TO DO:
Produce the full set of records below once more, exactly as they stand.

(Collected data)
File: config.mk
export PLATFORM = sky130hd
export DESIGN_NAME = axonerve_kvs_rtl_rd_sched
export DESIGN_NICKNAME = d
export VERILOG_FILES = /design/src/rtl/axonerve_kvs_rtl_rd_sched.sv
export SDC_FILE = /design/constraint.sdc
export NUM_CORES = 1
export LEC_CHECK = 0
export BUFFER_PORTS_ARGS = -buffer_cell sky130_fd_sc_hd__buf_2
export CAP_MARGIN = 20
export CORE_MARGIN = 2
export CORE_UTILIZATION = 60
export DETAILED_ROUTE_END_ITERATION = 16
export GPL_TIMING_DRIVEN = 0
export PLACE_DENSITY = 0.83
export SYNTH_ARGS = -nofsm -noshare
export SYNTH_HDL_FRONTEND = slang
export SYNTH_SLANG_ARGS = --single-unit
File: constraint.sdc
create_clock -name clk -period 5.4 [get_ports clk]
set_clock_uncertainty 0.05 [all_clocks]
set_input_delay 0.81 -clock clk [delete_from_list [all_inputs] [get_ports clk]]
set_output_delay 0.81 -clock clk [all_outputs]
set_load 0.03 [all_outputs]
File: src/rtl/mc_pkg.sv
// Shared types and encodings for the multi-cycle RV32 control unit.
package mc_pkg;

    typedef enum logic [2:0] {
        ST_FETCH,
        ST_DECODE,
        ST_EXEC,
        ST_MEM,
        ST_WB,
        ST_TRAP
    } state_t;

    typedef enum logic [3:0] {
        OP_R,
        OP_I,
        OP_LOAD,
        OP_S,
        OP_SB,
        OP_UJ,
        OP_JALR,
        OP_U,
        OP_ILL
    } op_t;

    localparam logic [6:0] OPC_R    = 7'b0110011;
    localparam logic [6:0] OPC_I    = 7'b0010011;
    localparam logic [6:0] OPC_LOAD = 7'b0000011;
    localparam logic [6:0] OPC_S    = 7'b0100011;
    localparam logic [6:0] OPC_SB   = 7'b1100011;
    localparam logic [6:0] OPC_UJ   = 7'b1101111;
    localparam logic [6:0] OPC_JALR = 7'b1100111;
    localparam logic [6:0] OPC_U    = 7'b0110111;

    localparam logic [2:0] IMM_I    = 3'd0;
    localparam logic [2:0] IMM_S    = 3'd1;
    localparam logic [2:0] IMM_SB   = 3'd2;
    localparam logic [2:0] IMM_UJ   = 3'd3;
    localparam logic [2:0] IMM_U    = 3'd4;
    localparam logic [2:0] IMM_NONE = 3'd7;

    localparam logic [1:0] PC_PLUS4 = 2'd0;
    localparam logic [1:0] PC_BR    = 2'd1;
    localparam logic [1:0] PC_JAL   = 2'd2;
    localparam logic [1:0] PC_JALR  = 2'd3;

    localparam logic [1:0] WB_ALU   = 2'd0;
    localparam logic [1:0] WB_MEM   = 2'd1;
    localparam logic [1:0] WB_PC4   = 2'd2;
    localparam logic [1:0] WB_IMM   = 2'd3;

endpackage

File: src/rtl/mc_decode.sv
// Opcode classifier: maps instr[6:0] to an instruction class and
// the per-class datapath selects (immediate format, ALU B, write-back).
module mc_decode
    import mc_pkg::*;
(
    input  logic [6:0] i_opcode,
    output op_t        o_op,
    output logic [2:0] o_imm_type,
    output logic       o_alu_src_b,
    output logic [1:0] o_wb_sel
);

    always_comb begin
        o_op = OP_ILL;
        unique case (1'b1)
            (i_opcode == OPC_R):    o_op = OP_R;
            (i_opcode == OPC_I):    o_op = OP_I;
            (i_opcode == OPC_LOAD): o_op = OP_LOAD;
            (i_opcode == OPC_S):    o_op = OP_S;
            (i_opcode == OPC_SB):   o_op = OP_SB;
            (i_opcode == OPC_UJ):   o_op = OP_UJ;
            (i_opcode == OPC_JALR): o_op = OP_JALR;
            (i_opcode == OPC_U):    o_op = OP_U;
            default:                o_op = OP_ILL;
        endcase
    end

    always_comb begin
        o_imm_type  = IMM_NONE;
        o_alu_src_b = 1'b1;
        o_wb_sel    = WB_ALU;
        case (o_op)
            OP_R: begin
                o_alu_src_b = 1'b0;
            end
            OP_I: begin
                o_imm_type = IMM_I;
            end
            OP_LOAD: begin
                o_imm_type = IMM_I;
                o_wb_sel   = WB_MEM;
            end
            OP_S: begin
                o_imm_type = IMM_S;
            end
            OP_SB: begin
                o_imm_type  = IMM_SB;
                o_alu_src_b = 1'b0;
            end
            OP_UJ: begin
                o_imm_type = IMM_UJ;
                o_wb_sel   = WB_PC4;
            end
            OP_JALR: begin
                o_imm_type = IMM_I;
                o_wb_sel   = WB_PC4;
            end
            OP_U: begin
                o_imm_type = IMM_U;
                o_wb_sel   = WB_IMM;
            end
            default: begin
                o_imm_type = IMM_NONE;
            end
        endcase
    end

endmodule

ANSWER:
File: config.mk
export PLATFORM = sky130hd
export DESIGN_NAME = axonerve_kvs_rtl_rd_sched
export DESIGN_NICKNAME = d
export VERILOG_FILES = /design/src/rtl/axonerve_kvs_rtl_rd_sched.sv
export SDC_FILE = /design/constraint.sdc
export NUM_CORES = 1
export LEC_CHECK = 0
export BUFFER_PORTS_ARGS = -buffer_cell sky130_fd_sc_hd__buf_2
export CAP_MARGIN = 20
export CORE_MARGIN = 2
export CORE_UTILIZATION = 60
export DETAILED_ROUTE_END_ITERATION = 16
export GPL_TIMING_DRIVEN = 0
export PLACE_DENSITY = 0.83
export SYNTH_ARGS = -nofsm -noshare
export SYNTH_HDL_FRONTEND = slang
export SYNTH_SLANG_ARGS = --single-unit
File: constraint.sdc
create_clock -name clk -period 5.4 [get_ports clk]
set_clock_uncertainty 0.05 [all_clocks]
set_input_delay 0.81 -clock clk [delete_from_list [all_inputs] [get_ports clk]]
set_output_delay 0.81 -clock clk [all_outputs]
set_load 0.03 [all_outputs]
File: src/rtl/mc_pkg.sv
// Shared types and encodings for the multi-cycle RV32 control unit.
package mc_pkg;

    typedef enum logic [2:0] {
        ST_FETCH,
        ST_DECODE,
        ST_EXEC,
        ST_MEM,
        ST_WB,
        ST_TRAP
    } state_t;

    typedef enum logic [3:0] {
        OP_R,
        OP_I,
        OP_LOAD,
        OP_S,
        OP_SB,
        OP_UJ,
        OP_JALR,
        OP_U,
        OP_ILL
    } op_t;

    localparam logic [6:0] OPC_R    = 7'b0110011;
    localparam logic [6:0] OPC_I    = 7'b0010011;
    localparam logic [6:0] OPC_LOAD = 7'b0000011;
    localparam logic [6:0] OPC_S    = 7'b0100011;
    localparam logic [6:0] OPC_SB   = 7'b1100011;
    localparam logic [6:0] OPC_UJ   = 7'b1101111;
    localparam logic [6:0] OPC_JALR = 7'b1100111;
    localparam logic [6:0] OPC_U    = 7'b0110111;

    localparam logic [2:0] IMM_I    = 3'd0;
    localparam logic [2:0] IMM_S    = 3'd1;
    localparam logic [2:0] IMM_SB   = 3'd2;
    localparam logic [2:0] IMM_UJ   = 3'd3;
    localparam logic [2:0] IMM_U    = 3'd4;
    localparam logic [2:0] IMM_NONE = 3'd7;

    localparam logic [1:0] PC_PLUS4 = 2'd0;
    localparam logic [1:0] PC_BR    = 2'd1;
    localparam logic [1:0] PC_JAL   = 2'd2;
    localparam logic [1:0] PC_JALR  = 2'd3;

    localparam logic [1:0] WB_ALU   = 2'd0;
    localparam logic [1:0] WB_MEM   = 2'd1;
    localparam logic [1:0] WB_PC4   = 2'd2;
    localparam logic [1:0] WB_IMM   = 2'd3;

endpackage

File: src/rtl/mc_decode.sv
// Opcode classifier: maps instr[6:0] to an instruction class and
// the per-class datapath selects (immediate format, ALU B, write-back).
module mc_decode
    import mc_pkg::*;
(
    input  logic [6:0] i_opcode,
    output op_t        o_op,
    output logic [2:0] o_imm_type,
    output logic       o_alu_src_b,
    output logic [1:0] o_wb_sel
);

    always_comb begin
        o_op = OP_ILL;
        unique case (1'b1)
            (i_opcode == OPC_R):    o_op = OP_R;
            (i_opcode == OPC_I):    o_op = OP_I;
            (i_opcode == OPC_LOAD): o_op = OP_LOAD;
            (i_opcode == OPC_S):    o_op = OP_S;
            (i_opcode == OPC_SB):   o_op = OP_SB;
            (i_opcode == OPC_UJ):   o_op = OP_UJ;
            (i_opcode == OPC_JALR): o_op = OP_JALR;
            (i_opcode == OPC_U):    o_op = OP_U;
            default:                o_op = OP_ILL;
        endcase
    end

    always_comb begin
        o_imm_type  = IMM_NONE;
        o_alu_src_b = 1'b1;
        o_wb_sel    = WB_ALU;
        case (o_op)
            OP_R: begin
                o_alu_src_b = 1'b0;
            end
            OP_I: begin
                o_imm_type = IMM_I;
            end
            OP_LOAD: begin
                o_imm_type = IMM_I;
                o_wb_sel   = WB_MEM;
            end
            OP_S: begin
                o_imm_type = IMM_S;
            end
            OP_SB: begin
                o_imm_type  = IMM_SB;
                o_alu_src_b = 1'b0;
            end
            OP_UJ: begin
                o_imm_type = IMM_UJ;
                o_wb_sel   = WB_PC4;
            end
            OP_JALR: begin
                o_imm_type = IMM_I;
                o_wb_sel   = WB_PC4;
            end
            OP_U: begin
                o_imm_type = IMM_U;
                o_wb_sel   = WB_IMM;
            end
            default: begin
                o_imm_type = IMM_NONE;
            end
        endcase
    end

endmodule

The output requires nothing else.